The rather unconvincing James Marsden stars as a weary ex-con returning to his hometown after a 7-year prison stretch, looking for his pricelessly named pal, Johnny Cadillac (Adam Beach), who went missing after taking some nasty poachers on a big game expedition. It seems that the local sheriff (Scott Glenn) has been lining his pockets allowing all sorts of illegal hunting practices and bootleg logging operations, upsetting the forest’s delicate ecosystem enough to earn the ire of an especially quick-tempered grizzly.
This all comes as a surprise to the sheriff’s deputy (Thomas Jane) who proudly boasts of putting away his hunting rifle and converting to conservationism, now collaring and trying to save the bears he used to kill as a kid, thanks to the influence of his deaf-mute, nature photographer wife (Piper Perabo). Oh, the deputy also happens to be Marsden’s big brother, and the medic (Michaela McManus) turns out to be our con’s old high school girlfriend. I guess this is a pretty small town.

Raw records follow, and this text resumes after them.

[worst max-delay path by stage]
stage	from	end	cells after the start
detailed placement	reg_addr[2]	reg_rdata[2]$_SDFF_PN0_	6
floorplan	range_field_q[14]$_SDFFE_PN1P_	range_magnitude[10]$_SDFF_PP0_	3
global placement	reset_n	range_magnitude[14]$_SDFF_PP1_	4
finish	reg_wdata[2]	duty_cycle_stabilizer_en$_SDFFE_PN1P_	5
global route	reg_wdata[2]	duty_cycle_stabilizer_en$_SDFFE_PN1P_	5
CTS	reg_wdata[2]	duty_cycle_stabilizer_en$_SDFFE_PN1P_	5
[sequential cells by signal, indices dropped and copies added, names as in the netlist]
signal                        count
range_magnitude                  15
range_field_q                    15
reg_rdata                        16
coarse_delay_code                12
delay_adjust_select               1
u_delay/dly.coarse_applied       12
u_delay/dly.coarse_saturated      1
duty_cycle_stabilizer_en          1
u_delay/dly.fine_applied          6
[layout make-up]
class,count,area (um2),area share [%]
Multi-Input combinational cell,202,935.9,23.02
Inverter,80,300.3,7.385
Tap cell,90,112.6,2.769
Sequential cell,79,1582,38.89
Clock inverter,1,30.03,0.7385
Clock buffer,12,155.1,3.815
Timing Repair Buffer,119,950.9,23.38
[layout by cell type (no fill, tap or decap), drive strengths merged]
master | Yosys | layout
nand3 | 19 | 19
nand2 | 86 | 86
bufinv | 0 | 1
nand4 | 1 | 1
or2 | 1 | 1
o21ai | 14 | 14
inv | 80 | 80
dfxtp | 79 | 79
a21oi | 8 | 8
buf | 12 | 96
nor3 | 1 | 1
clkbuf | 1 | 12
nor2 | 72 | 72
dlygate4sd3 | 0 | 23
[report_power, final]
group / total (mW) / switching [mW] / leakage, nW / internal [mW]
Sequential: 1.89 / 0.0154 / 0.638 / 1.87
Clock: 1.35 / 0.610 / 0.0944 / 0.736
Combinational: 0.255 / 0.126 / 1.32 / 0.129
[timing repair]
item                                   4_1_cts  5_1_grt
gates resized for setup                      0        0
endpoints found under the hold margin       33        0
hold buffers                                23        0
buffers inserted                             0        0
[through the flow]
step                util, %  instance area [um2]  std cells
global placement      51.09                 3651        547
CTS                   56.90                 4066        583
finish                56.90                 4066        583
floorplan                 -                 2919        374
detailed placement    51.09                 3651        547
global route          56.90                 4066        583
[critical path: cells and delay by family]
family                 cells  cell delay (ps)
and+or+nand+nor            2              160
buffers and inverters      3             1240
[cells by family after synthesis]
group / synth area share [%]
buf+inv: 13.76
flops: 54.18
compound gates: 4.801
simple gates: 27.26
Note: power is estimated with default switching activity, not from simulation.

The crew quickly winds up on the run from this admittedly magnificent beast, hashing out old resentments and unfinished emotional business, while the only person talking any sense is slightly deranged local legend Douglass, played with a toothsome grin by Billy Bob Thornton. Off his rocker after a decades-ago close encounter with a grizzly, Thornton sinks his teeth into the Captain Quint role and chews up portentous Herzog knock-off monologues about the cruelty of nature. For some reason, he’s always wearing a cowboy duster and travels everywhere with a large white stallion at his side, cutting an absurd figure the actor appears to relish.
The screenplay (by Guy Moshe and J.R. Reher) is chock full of noble environmental concerns, all of which are pretty much negated by Hackl’s kill-crazy, charnel-house direction. As one would expect from a Saw auteur (he worked as production designer on installments II-IV before helming the fifth), Into the Grizzly Maze features a ton of severed limbs, gallons of viscera, and Thornton spends the third act nonchalantly strolling around with a spectacular gaping facial wound that, considering his behavior, must be a good deal less painful than it looks.

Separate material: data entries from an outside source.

==> config.mk <==
export PLATFORM = sky130hd
export DESIGN_NAME = pio_top
export DESIGN_NICKNAME = d
export VERILOG_FILES = /design/src/pio_pkg.sv /design/src/pio_port_slice.sv /design/src/pio_top.sv
export VERILOG_INCLUDE_DIRS = /design/src /design/src/src
export SDC_FILE = /design/constraint.sdc
export NUM_CORES = 1
export LEC_CHECK = 0
export ABC_AREA = 1
export BUFFER_PORTS_ARGS = -buffer_cell sky130_fd_sc_hd__buf_2
export CORE_UTILIZATION = 40
export CTS_CLUSTER_DIAMETER = 80
export DETAILED_ROUTE_END_ITERATION = 16
export SYNTH_ARGS = -nofsm -noshare
export SYNTH_HDL_FRONTEND = slang
export SYNTH_SLANG_ARGS = --single-unit
export TNS_END_PERCENT = 5
==> constraint.sdc <==
create_clock -name clk_sys -period 3.55 [get_ports clk_sys]
set_input_delay 0.1775 -clock clk_sys [delete_from_list [all_inputs] [get_ports clk_sys]]
set_output_delay 0.1775 -clock clk_sys [all_outputs]
set_load 0.01 [all_outputs]
==> src/pio_defs.svh <==
// Constants for the programmable I/O port block
`ifndef PIO_DEFS_SVH
`define PIO_DEFS_SVH

`define PIO_NUM_PORTS 8
`define PIO_PORT_W 8
`define PIO_ADDR_W 8
`define PIO_PULL_W 16
`define PIO_GRP_W 4

`define PIO_GRP_DATA 4'h0
`define PIO_GRP_DIR 4'h1
`define PIO_GRP_CTL 4'h2
`define PIO_IDX_PULL0 4'h0
`define PIO_IDX_PULL1 4'h1
`define PIO_IDX_PCTL 4'h2
`define PIO_IDX_PROT 4'h3

`define PIO_UPPER_PORT 1
`define PIO_PROT_PORT 7
`define PIO_BUS_PORT_LAST 5

`define PIO_PCTL_UPRD 0
`define PIO_PROT_DIR 0

`define PIO_MODE_SINGLE 2'h0
`define PIO_MODE_MEMEXP 2'h1
`define PIO_MODE_MPU 2'h2

`define PIO_RST_BYTE 8'h00
`define PIO_RST_PULL 16'h0000

`endif

==> src/pio_pkg.sv <==
// Types shared by the programmable I/O port block
`include "pio_defs.svh"
package pio_pkg;
  typedef logic [`PIO_PORT_W-1:0] pio_byte_t;

  typedef struct packed {
    pio_byte_t latch;
    pio_byte_t dir;
    pio_byte_t out;
    pio_byte_t oe;
    pio_byte_t pull;
  } pio_slice_st_t;

  typedef struct packed {
    logic [`PIO_PULL_W-1:0] pull;
    pio_byte_t pctl;
    pio_byte_t prot;
    pio_byte_t rdata;
  } pio_top_st_t;
endpackage : pio_pkg

==> src/pio_port_slice.sv <==
// One eight-pin port: latch, direction, pin drive and pull-up
`include "pio_defs.svh"
module pio_port_slice (
  input wire logic clk_sys, // System clock
  input wire logic resetn, // Asynchronous reset, active low
  input wire logic data_we, // Port register write
  input wire logic dir_we, // Direction register write, already permitted
  input wire logic [`PIO_PORT_W-1:0] wdata, // Write data
  input wire logic [`PIO_PORT_W-1:0] pin_in, // Pin levels
  input wire logic [1:0] pull_grp, // Pull-up group enables, high nibble in 1
  input wire logic pull_allow, // Pull-up bits honoured
  input wire logic latch_rd_all, // Read latch on every pin
  input wire logic [`PIO_PORT_W-1:0] periph_en, // Peripheral owns pin
  input wire logic [`PIO_PORT_W-1:0] periph_dat, // Peripheral level
  output logic [`PIO_PORT_W-1:0] rd_val, // Value a port read returns
  output logic [`PIO_PORT_W-1:0] dir_val, // Direction register contents
  output logic [`PIO_PORT_W-1:0] pin_out, // Pin output level
  output logic [`PIO_PORT_W-1:0] pin_oe, // Pin output enable
  output logic [`PIO_PORT_W-1:0] pull_en // Pull-up connect
);
  pio_pkg::pio_slice_st_t s;
  pio_pkg::pio_slice_st_t next_s;
  pio_pkg::pio_byte_t grp_mask;

  always_comb begin
    next_s = s;
    if (data_we) begin
      next_s.latch = wdata;
    end
    if (dir_we) begin
      next_s.dir = wdata;
    end
    next_s.out = (periph_en & periph_dat) | (~periph_en & next_s.latch);
    next_s.oe = next_s.dir | periph_en;
    grp_mask = {{`PIO_GRP_W{pull_grp[1]}}, {`PIO_GRP_W{pull_grp[0]}}};
    // A pin driven by a peripheral is an output, so it gets no pull-up
    next_s.pull = grp_mask & ~next_s.oe & {`PIO_PORT_W{pull_allow}};
  end

  always_ff @(posedge clk_sys or negedge resetn) begin
    if (!resetn) begin
      s <= '{`PIO_RST_BYTE, `PIO_RST_BYTE, `PIO_RST_BYTE, `PIO_RST_BYTE,
             `PIO_RST_BYTE};
    end else begin
      s <= next_s;
    end
  end

  // Output bits read the latch; input bits read the pin, or the latch when latch_rd_all is set
  assign rd_val = latch_rd_all ? s.latch :
                  ((s.dir & s.latch) | (~s.dir & pin_in));
  assign dir_val = s.dir;
  assign pin_out = s.out;
  assign pin_oe = s.oe;
  assign pull_en = s.pull;
endmodule : pio_port_slice

==> src/pio_top.sv <==
// Programmable I/O port block: register port, eight ports of eight pins
`include "pio_defs.svh"
module pio_top (
  input wire logic clk_sys, // System clock, 125 MHz
  input wire logic resetn, // Asynchronous reset, active low
  input wire logic [`PIO_ADDR_W-1:0] addr, // Register address
  input wire logic [`PIO_PORT_W-1:0] wdata, // Write data
  input wire logic wr, // Write strobe
  input wire logic rd, // Read strobe
  output logic [`PIO_PORT_W-1:0] rdata, // Read data, cycle after rd
  input wire logic [1:0] proc_mode, // Processor mode
  input wire logic bus_8bit, // External bus is 8 bits wide
  input wire logic [`PIO_NUM_PORTS*`PIO_PORT_W-1:0] pin_in, // Pin levels
  input wire logic [`PIO_NUM_PORTS*`PIO_PORT_W-1:0] periph_en, // Periph owns
  input wire logic [`PIO_NUM_PORTS*`PIO_PORT_W-1:0] periph_dat, // Periph lvl
  output logic [`PIO_NUM_PORTS*`PIO_PORT_W-1:0] pin_out, // Pin drive level
  output logic [`PIO_NUM_PORTS*`PIO_PORT_W-1:0] pin_oe, // Pin drive enable
  output logic [`PIO_NUM_PORTS*`PIO_PORT_W-1:0] pull_en // Pull-up connect
);
  localparam int NP = `PIO_NUM_PORTS;
  localparam int PW = `PIO_PORT_W;

  pio_pkg::pio_top_st_t s;
  pio_pkg::pio_top_st_t next_s;

  logic [3:0] a_grp;
  logic [3:0] a_idx;
  logic bus_mode;
  logic upper_latch_rd;
  logic [PW-1:0] rd_val [NP];
  logic [PW-1:0] dir_val [NP];

  assign a_grp = addr[7:4];
  assign a_idx = addr[3:0];
  assign bus_mode = (proc_mode == `PIO_MODE_MEMEXP) ||
                    (proc_mode == `PIO_MODE_MPU);
  // Select bit is dead unless the external bus is 8 bits wide
  assign upper_latch_rd = s.pctl[`PIO_PCTL_UPRD] & bus_8bit & bus_mode;

  genvar gi;
  generate
    for (gi = 0; gi < NP; gi++) begin : g_port
      logic data_we;
      logic dir_we;
      logic dir_hit;
      logic pull_allow;
      logic latch_rd_all;

      assign data_we = wr && (a_grp == `PIO_GRP_DATA) &&
                       (a_idx == 4'(gi));
      assign dir_hit = wr && (a_grp == `PIO_GRP_DIR) && (a_idx == 4'(gi));
      if (gi == `PIO_PROT_PORT) begin : g_prot
        assign dir_we = dir_hit && s.prot[`PIO_PROT_DIR];
      end else begin : g_free
        assign dir_we = dir_hit;
      end
      if (gi <= `PIO_BUS_PORT_LAST) begin : g_bus
        assign pull_allow = !bus_mode;
      end else begin : g_nobus
        assign pull_allow = 1'b1;
      end
      if (gi == `PIO_UPPER_PORT) begin : g_upper
        assign latch_rd_all = upper_latch_rd;
      end else begin : g_plain
        assign latch_rd_all = 1'b0;
      end

      pio_port_slice u_slice (
        .clk_sys(clk_sys),
        .resetn(resetn),
        .data_we(data_we),
        .dir_we(dir_we),
        .wdata(wdata),
        .pin_in(pin_in[gi*PW +: PW]),
        // Next pull bits, so a pull write lands on the pins at its own edge
        .pull_grp(next_s.pull[gi*2 +: 2]),
        .pull_allow(pull_allow),
        .latch_rd_all(latch_rd_all),
        .periph_en(periph_en[gi*PW +: PW]),
        .periph_dat(periph_dat[gi*PW +: PW]),
        .rd_val(rd_val[gi]),
        .dir_val(dir_val[gi]),
        .pin_out(pin_out[gi*PW +: PW]),
        .pin_oe(pin_oe[gi*PW +: PW]),
        .pull_en(pull_en[gi*PW +: PW])
      );
    end
  endgenerate

  always_comb begin
    next_s = s;
    next_s.rdata = `PIO_RST_BYTE;
    if (wr && (a_grp == `PIO_GRP_CTL)) begin
      case (a_idx)
        `PIO_IDX_PULL0: next_s.pull[PW-1:0] = wdata;
        `PIO_IDX_PULL1: next_s.pull[2*PW-1:PW] = wdata;
        `PIO_IDX_PCTL: next_s.pctl = wdata;
        `PIO_IDX_PROT: next_s.prot = wdata;
        default: next_s.pctl = s.pctl;
      endcase
    end
    // Read data stands one cycle only; unmapped addresses read zero
    if (rd) begin
      case (a_grp)
        `PIO_GRP_DATA: begin
          if (a_idx < 4'(NP)) begin
            next_s.rdata = rd_val[a_idx[2:0]];
          end
        end
        `PIO_GRP_DIR: begin
          if (a_idx < 4'(NP)) begin
            next_s.rdata = dir_val[a_idx[2:0]];
          end
        end
        `PIO_GRP_CTL: begin
          case (a_idx)
            `PIO_IDX_PULL0: next_s.rdata = s.pull[PW-1:0];
            `PIO_IDX_PULL1: next_s.rdata = s.pull[2*PW-1:PW];
            `PIO_IDX_PCTL: next_s.rdata = s.pctl;
            `PIO_IDX_PROT: next_s.rdata = s.prot;
            default: next_s.rdata = `PIO_RST_BYTE;
          endcase
        end
        default: next_s.rdata = `PIO_RST_BYTE;
      endcase
    end
  end

  always_ff @(posedge clk_sys or negedge resetn) begin
    if (!resetn) begin
      s <= '{`PIO_RST_PULL, `PIO_RST_BYTE, `PIO_RST_BYTE, `PIO_RST_BYTE};
    end else begin
      s <= next_s;
    end
  end

  assign rdata = s.rdata;
endmodule : pio_top
==> flow_summary.toml <==
[run_status]
status = "finished clean"

[worst_setup_path]
max_stage_delay_ps = 580
critical_path_buf_inv_count = 4
required_ps = 4040
cp_common_cell = "nor2_1"
crit_cells = 11
path_cells = "buf_2, inv_2, nor2_1, buf_4, nand2_1, nor2_2, nor2_1, a21oi_1, nor2_1, a21oi_1, dlygate4sd3_1"
path_max_fanout = 19
end_kind = "flip-flop"
crit_slowest_cell = "dlygate4sd3_1"
cp_top_family = "buffers and inverters"
setup.worst_path.start = "addr[1]"
endpoint = "g_port[6].u_slice.pin_out[6]"
start_kind = "input pin"
worstReg2RegEnd = "rdata[4]"
reg2reg_slack_ps = 1620
critPathArrivalTime_ps = 3170
reg2reg_depth = 9
worstReg2RegStart = "s[16]"
crit_type = "in2reg"

[cts]
post_cts_buffers = 0
cts_tree = "done"
cts_sinks = 360
cts_root_buf = "clkbuf_16"
numCtsBuffers = 42
clockBufferDepth = 3
clock_latency_ps = 560
cts_resized = 0
htreeDepth = 2
ctsHoldBuffers = 138
path_clk_slew_ps = 60

[sta]
finalSetupTns_ps = 0
slew_headroom_pct = 31.5
period_share_pct = 75.3
worst_slack_ps = 878
whs_ps = 48.2
worst_pin_slew_ps = 1020
hold_viol_final = 0
rsz0062_at_grt = "false"
finalSetupViolCount = 0
clock.fmax_mhz = 374
skew_ps = 9.55
drv_slew = 0
finalCriticalPeriod_ps = 2670

[route]
post_drt_wl_per_cell_um = 20.7
ant_nets = 0
dr.pass1.iters = 6
vias = 13678
drt_iter0_drc = 1006
viasPerCell = 4.88
met1_length_um = 23500
wl_met2_um = 28400
met3_length_um = 3990
wl_um = 57900
route.top_layer_used = "met5"
remaining_drc_errors = 0

[grt]
grt_pass1_vias = 13887
grt_pass1_wl_um = 84100
grt_max_degree = 122
grt.overflow.total = 0
gr-usage-all-layers_pct = 27.4
antenna_found_initial = 11

[floorplanning]
rows = 73
core_area_um2 = 40200
die_area_um2 = 42000
io_pins = 415
start_util_pct = 41.0
die_y_um = 205
fp.dieW_um = 205

[finish]
nets = 2451
final_cells = 2801
synthToLayoutAreaGrowth_pct = 25.2
fill_cells = 3753
multi_input_area_um2 = 5020
drive_gt1_share_pct = 25.8
regArea_um2 = 9010

[synthesis]
synth.most_common_cell = "nand2_1"
ys_seq_area_share_pct = 54.7
synth-simple-area-share_pct = 20.9
synth_edf_count = 0
syn_area_per_cell_um2 = 8.77
synth_cell_types = 29
synth_commonest_cells = "nand2_1, dfrtp_1, buf_4"
synthTopCellsByArea = "dfrtp_1, nand2_1, buf_4"
syn-cell-area_um2 = 16500
ys_seq_elements = 360
synth_fp_nets = 2092
synth_compound_area_share_pct = 9.01
synthMuxAreaShare_pct = 0.547
synthAdderAreaFrac_pct = 0
synth_xor_area_share_pct = 0
ys_dominant_reg_cell = "dfrtp_1"
async_reset_ff_share_pct = 100
synth_top_family_by_area = "simple AND/OR/NAND/NOR gates"
synth_warnings = 0
netlist.area_leader.share_pct = 54.7
syn_inst = 1877
synth_area_leader_cell = "dfrtp_1"

[power_and_ir_drop]
cellLeakagePower_nw = 10.4
vdd_ir_drop_max_mv = 0.346
power_density_nw_per_um2 = 522
finalPower_mw = 10.8

[run]
drv_cap = 0

[hold_path]
hp-class = "in2reg"

[place]
gp_congestion = 0.896
dpl_worst_slack_ps = 772
portBuffers = 414
place_inst = 2579
hpwl_um = 41900
[worst reg2reg max path, cell delays in order (launching register included)]
cell	delay, ps
dfrtp_1	370
nand2_1	60
nand3b_1	600
nand2_1	240
nand2_1	80
nand3_1	90
nand2_1	140
nand2_1	90
nand2_1	50
a21oi_1	140
[registers in the layout (all words and copies together), names as in the netlist]
signal	count
s	32
g_port.u_slice.dir_val	64
g_port.u_slice.pull_en	64
g_port.u_slice.s	64
rdata	8
g_port.u_slice.pin_oe	64
g_port.u_slice.pin_out	64
[how the worst min path moves through the flow]
stage	cells after the start	end	slack, ps	start
2_1_floorplan	0	g_port[0].u_slice.dir_val[0]	-120	resetn
3_3_place_gp	1	g_port[3].u_slice.pin_oe[4]	360	resetn
3_5_place_dp	1	g_port[3].u_slice.pin_oe[4]	370	resetn
4_1_cts	3	g_port[4].u_slice.dir_val[6]	20	wdata[6]
5_1_grt	3	g_port[4].u_slice.dir_val[6]	40	wdata[6]
6_report	3	g_port[4].u_slice.dir_val[6]	50	wdata[6]
[layout make-up]
cell class,instances,area share (%)
sequential,360,43.7
multi-input combinational,1091,24.3
timing repair buffer,569,17.6
clock buffer,59,6.06
tap,525,3.19
inverter,172,3.13
clock inverter,18,1.86
antenna,7,0.0850
[power by group]
part | total [mW] | leakage (nW) | internal [mW] | switching, mW
combinational | 1.25 | 5.34 | 0.478 | 0.771
sequential | 4.46 | 4.27 | 4.34 | 0.125
clock | 5.05 | 0.791 | 3.26 | 1.79
[per-layer routing]
layer | GRT usage [%] | vias to the layer above
met2 | 46.8 | 545
met5 | 0 | -
met1 | 34.6 | 6586
met4 | 10.1 | 6
met3 | 5.11 | 124
li1 | - | 6417
[layout by cell type (no fill, tap or decap), types with 32 or more instances in the layout]
master         instances
or2_2                 32
dfrtp_1              360
clkbuf_16             45
o21ai_0              106
nor2_1               194
dlygate4sd3_1        138
nand3_1               83
buf_2                413
nand2_1              422
a21oi_1              145
or2_1                 32
inv_1                164
[per-stage QoR]
step                cell area [um^2]  utilization [%]
floorplan                      16500                -
global placement               17600             43.7
detailed placement             17600             43.7
CTS                            20600             51.2
global route                   20600             51.3
finish                         20600             51.3
[logic make-up (layout without fill, tap and decap cells)]
family                 after synthesis  count (layout)
and+or+nand+nor                    799             799
muxes                                8               8
buffers and inverters              426             818
AOI/OAI and AO/OA                  284             284
DFF                                360             360
other                                0               7
No activity file was read; power rests on OpenSTA's default activity.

There are some effective jump-scares, some of which are undone by chintzy CGI effects including the most laughably unconvincing digital fire since MAPS TO THE STARS. Mostly, this just put me in the mood to re-watch Lee Tamahori’s great, woefully underrated 1997 thrill-ride The Edge, in which Anthony Hopkins and Alec Baldwin muscle their way through a David Mamet psychodrama of the “did you fuck my wife?” variety while being pursued by a bear that symbolically stands in for their monstrous, masculine ids.
Nothing nearly as interesting occurs in Into the Grizzly Maze’s banal family melodrama. Do you think these feuding brothers will put aside their differences and learn to work together? Do you think nice-guy Marsden was wrongfully convicted? Does a cliche shit in the woods?